The Hardware Store

October 28, 2012
By thankyoumrsloopner GOLD, Gastonia, North Carolina
thankyoumrsloopner GOLD, Gastonia, North Carolina
16 articles 0 photos 18 comments

Favorite Quote:
"Going into middle or high school, you will be funny or you will be sexual." ~Tina Fey


As soon as I walked into the hardware store, the smell of sawdust blasting my senses, I remembered all the times he would bring me here as a little girl whenever the "dag-flamming refrigerator light" went out or when the "blasting pickle-biting furnace" started smelling fishy. I have many fond memories of this place. My dad would take me here almost every time I got to see him after the divorce. I was glad his post-marriage home was a fifty year old house that always had something breaking or falling off it. It meant more visits to the hardware store.

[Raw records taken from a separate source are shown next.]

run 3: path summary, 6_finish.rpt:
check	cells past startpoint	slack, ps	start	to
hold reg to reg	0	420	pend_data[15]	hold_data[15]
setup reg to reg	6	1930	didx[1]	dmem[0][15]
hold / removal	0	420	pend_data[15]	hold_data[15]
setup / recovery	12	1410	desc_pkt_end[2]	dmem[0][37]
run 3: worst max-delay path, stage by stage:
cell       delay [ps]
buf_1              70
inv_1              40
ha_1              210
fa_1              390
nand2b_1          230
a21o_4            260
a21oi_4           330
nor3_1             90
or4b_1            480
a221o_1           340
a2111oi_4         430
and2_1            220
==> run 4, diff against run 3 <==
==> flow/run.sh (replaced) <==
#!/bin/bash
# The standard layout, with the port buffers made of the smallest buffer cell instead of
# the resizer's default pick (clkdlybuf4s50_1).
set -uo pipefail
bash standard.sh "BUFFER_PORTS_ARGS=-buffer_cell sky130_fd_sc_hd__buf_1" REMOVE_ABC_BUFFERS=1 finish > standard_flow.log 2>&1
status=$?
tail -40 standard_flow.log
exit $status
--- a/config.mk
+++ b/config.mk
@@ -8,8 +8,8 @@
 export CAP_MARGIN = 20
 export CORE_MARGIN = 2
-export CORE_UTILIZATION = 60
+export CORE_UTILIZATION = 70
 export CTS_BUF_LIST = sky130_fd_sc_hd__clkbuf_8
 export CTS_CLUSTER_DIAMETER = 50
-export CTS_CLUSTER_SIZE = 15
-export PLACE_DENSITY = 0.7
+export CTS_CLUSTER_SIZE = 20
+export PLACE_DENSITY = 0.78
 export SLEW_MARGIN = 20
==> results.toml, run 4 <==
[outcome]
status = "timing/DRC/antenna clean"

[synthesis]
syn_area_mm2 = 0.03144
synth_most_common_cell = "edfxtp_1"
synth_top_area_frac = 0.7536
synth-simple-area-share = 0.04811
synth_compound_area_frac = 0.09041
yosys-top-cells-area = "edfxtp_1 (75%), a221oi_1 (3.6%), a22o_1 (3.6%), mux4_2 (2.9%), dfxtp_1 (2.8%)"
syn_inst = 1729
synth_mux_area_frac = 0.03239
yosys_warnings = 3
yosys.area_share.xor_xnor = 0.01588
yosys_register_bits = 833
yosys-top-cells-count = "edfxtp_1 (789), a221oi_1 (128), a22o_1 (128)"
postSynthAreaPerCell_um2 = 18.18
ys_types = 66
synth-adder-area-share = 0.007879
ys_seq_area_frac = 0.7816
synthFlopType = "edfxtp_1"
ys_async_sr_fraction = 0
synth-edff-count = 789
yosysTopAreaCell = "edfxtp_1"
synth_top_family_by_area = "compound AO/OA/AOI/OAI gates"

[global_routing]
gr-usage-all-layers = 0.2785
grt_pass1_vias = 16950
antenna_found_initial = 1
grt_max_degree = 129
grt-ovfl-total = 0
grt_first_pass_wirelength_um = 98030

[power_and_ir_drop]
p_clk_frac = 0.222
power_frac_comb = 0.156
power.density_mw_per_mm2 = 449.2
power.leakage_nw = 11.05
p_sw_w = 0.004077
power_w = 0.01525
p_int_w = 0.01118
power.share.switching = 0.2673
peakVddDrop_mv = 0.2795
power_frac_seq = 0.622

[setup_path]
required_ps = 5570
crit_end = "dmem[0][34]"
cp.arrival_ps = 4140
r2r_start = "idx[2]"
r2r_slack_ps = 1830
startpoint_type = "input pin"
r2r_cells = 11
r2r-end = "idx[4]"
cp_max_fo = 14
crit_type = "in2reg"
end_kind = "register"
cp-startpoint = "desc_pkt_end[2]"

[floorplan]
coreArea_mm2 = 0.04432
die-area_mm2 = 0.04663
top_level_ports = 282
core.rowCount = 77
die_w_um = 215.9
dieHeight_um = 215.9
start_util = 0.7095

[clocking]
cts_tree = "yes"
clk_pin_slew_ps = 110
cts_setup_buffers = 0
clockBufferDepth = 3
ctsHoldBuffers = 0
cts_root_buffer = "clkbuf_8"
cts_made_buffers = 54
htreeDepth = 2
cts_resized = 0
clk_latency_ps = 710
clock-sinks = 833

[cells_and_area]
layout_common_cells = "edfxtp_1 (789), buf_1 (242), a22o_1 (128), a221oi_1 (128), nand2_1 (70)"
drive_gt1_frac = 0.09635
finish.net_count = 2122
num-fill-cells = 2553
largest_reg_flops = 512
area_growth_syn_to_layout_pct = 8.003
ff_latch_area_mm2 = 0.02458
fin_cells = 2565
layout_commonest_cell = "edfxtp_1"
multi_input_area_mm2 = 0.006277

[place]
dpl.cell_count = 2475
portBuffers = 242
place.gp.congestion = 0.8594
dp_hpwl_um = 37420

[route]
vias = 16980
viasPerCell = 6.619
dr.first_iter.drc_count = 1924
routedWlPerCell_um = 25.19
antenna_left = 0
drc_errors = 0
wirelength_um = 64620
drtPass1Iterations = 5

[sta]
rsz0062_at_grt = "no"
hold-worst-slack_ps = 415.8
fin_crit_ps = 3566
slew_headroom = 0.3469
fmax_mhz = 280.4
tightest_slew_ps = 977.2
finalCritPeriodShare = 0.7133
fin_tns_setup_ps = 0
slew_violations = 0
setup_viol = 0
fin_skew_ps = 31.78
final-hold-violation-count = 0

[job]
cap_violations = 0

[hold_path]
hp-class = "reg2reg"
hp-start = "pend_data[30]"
Context: an optimization exercise on an open-source flow, tuned for small area, a short achievable clock period and few clock cycles per item. The choices shown serve that exercise and are no tape-out recipe.
Where RTL was checked, it was by simulation tests only, not by an equivalence proof against the original.
Power figures rest on the tool's default switching activity, not on a simulated workload.

== JK ==
## bounded_ordered_set
module bounded_ordered_set (
   input  logic        clock,
   input  logic        reset,
   input  logic        req_tvalid,
   output logic        req_tready,
   input  logic [31:0] req_tdata,
   input  logic [1:0]  req_tuser,
   output logic        rsp_tvalid,
   input  logic        rsp_tready,
   output logic [7:0]  rsp_tdata,   
   input  logic        csr_we,
   input  logic [3:0]  csr_wdata
);
For scale: roughly 1100 cells after synthesis, roughly 330 flip-flops, roughly 53 I/O pins, roughly 0.014 mm² of cells after synthesis.
make LEC_CHECK=0 ABC_AREA=1 CAP_MARGIN=20 CORE_MARGIN=2 CORE_UTILIZATION=40 CTS_CLUSTER_DIAMETER=120 CTS_CLUSTER_SIZE=25 SETUP_SLACK_MARGIN=2.4 SLEW_MARGIN=20 finish   # period 4.0 ns
run.sh (not shown) runs the stock make flow with config.mk's settings and CLKGATE_MAP_FILE= SYNTH_SCRIPT=/design/flow/synth_recipe.tcl, a recipe that flattens the netlist after the stock synthesis.
Testbench counts of JK, summed over its fixed seeds: cycles 16,016, items 16,000.
Background: an optimization exercise with open tools, aiming at a short achievable clock period and few clock cycles. Do not read the settings as production practice.
Only simulation tests tie the RTL to the original design; equivalence was not proved.

==> flow/design.v (excerpt) <==
module pipeline (
    input  logic                        clock,
    input  logic                        reset,
    input  logic [32-1:0]            mem_rdata,     
    output logic [1:0]                  mem_command,   
    output logic [32-1:0]            mem_addr,
    output logic [32-1:0]            mem_wdata,
    output logic                        commit_valid,
    output logic                        commit_wr_en,
    output logic [5-1:0]       commit_wr_idx,
    output logic [32-1:0]            commit_wr_data,
    output logic [32-1:0]            commit_npc,
    output logic [31:0]                 commit_inst
);
    localparam int QD = 12;      
    localparam int QC_W = 15;   
    logic [QC_W-1:0] pd_ctl;
    logic [6:0]      opcode;
    logic [2:0]      funct3;
    logic [6:0]      funct7;
    logic            r_add, r_sub, r_and, r_or, r_xor, is_rop, is_addi, is_lw, is_sw, writes;
    always_comb begin
        opcode  = mem_rdata[6:0];
        funct3  = mem_rdata[14:12];
        funct7  = mem_rdata[31:25];
        r_add   = (funct7 == 7'b0000000) && (funct3 == 3'b000);
        r_sub   = (funct7 == 7'b0100000)  && (funct3 == 3'b000);
        r_and   = (funct7 == 7'b0000000) && (funct3 == 3'b111);
        r_or    = (funct7 == 7'b0000000) && (funct3 == 3'b110);
        r_xor   = (funct7 == 7'b0000000) && (funct3 == 3'b100);
        is_rop  = (opcode == 7'b0110011) && (r_add || r_sub || r_and || r_or || r_xor);
        is_addi = (opcode == 7'b0010011) && (funct3 == 3'b000);
        is_lw   = (opcode == 7'b0000011) && (funct3 == 3'b010);
  ...
For scale: about 8500 cells after synthesis, about 93000 um2 of cells after synthesis.
clock: 5.5 ns
lec_check: 0
cap_margin: 20
core_margin: 2
core_utilization: 35
cts_cluster_diameter: 60
cts_cluster_size: 30
place_density: 0.45
setup_slack_margin: 3.2
slew_margin: 20
synth_hierarchical: 1
tns_end_percent: 100
run.sh (not shown) runs the stock make flow with config.mk's settings and CLKGATE_MAP_FILE= SYNTH_SCRIPT=/design/flow/synth_recipe.tcl, a recipe that flattens the netlist after the stock synthesis.
Testbench counts at the start, summed over its fixed seeds: cycles 33,482.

The hardware store is probably the last ma-and-pa shop left in the country. Everyone that works here is related, at least I've always imagined them being. I'm fairly sure they've been working here their whole life, the same overall-clad man sweeps the floors since I was a child, and the same nice blue-haired lady manned the cash register for twenty years, until her retirement three years ago.

As soon as I inhaled enough of the powerful, yet inviting scent that it went away with familiarity, I passed the place where they sold 1950's- mismatched appliances to the shelves where they kept the air conditioning things for all of your air conditioning needs.

A forty- or fifty-something year old man with overalls, a baseball cap, and yellow teeth accompanied by a welcoming smile stood near the aisle. As soon as I approached, he offered a “May I help ya, miss?” His southern accent made this greeting all one word.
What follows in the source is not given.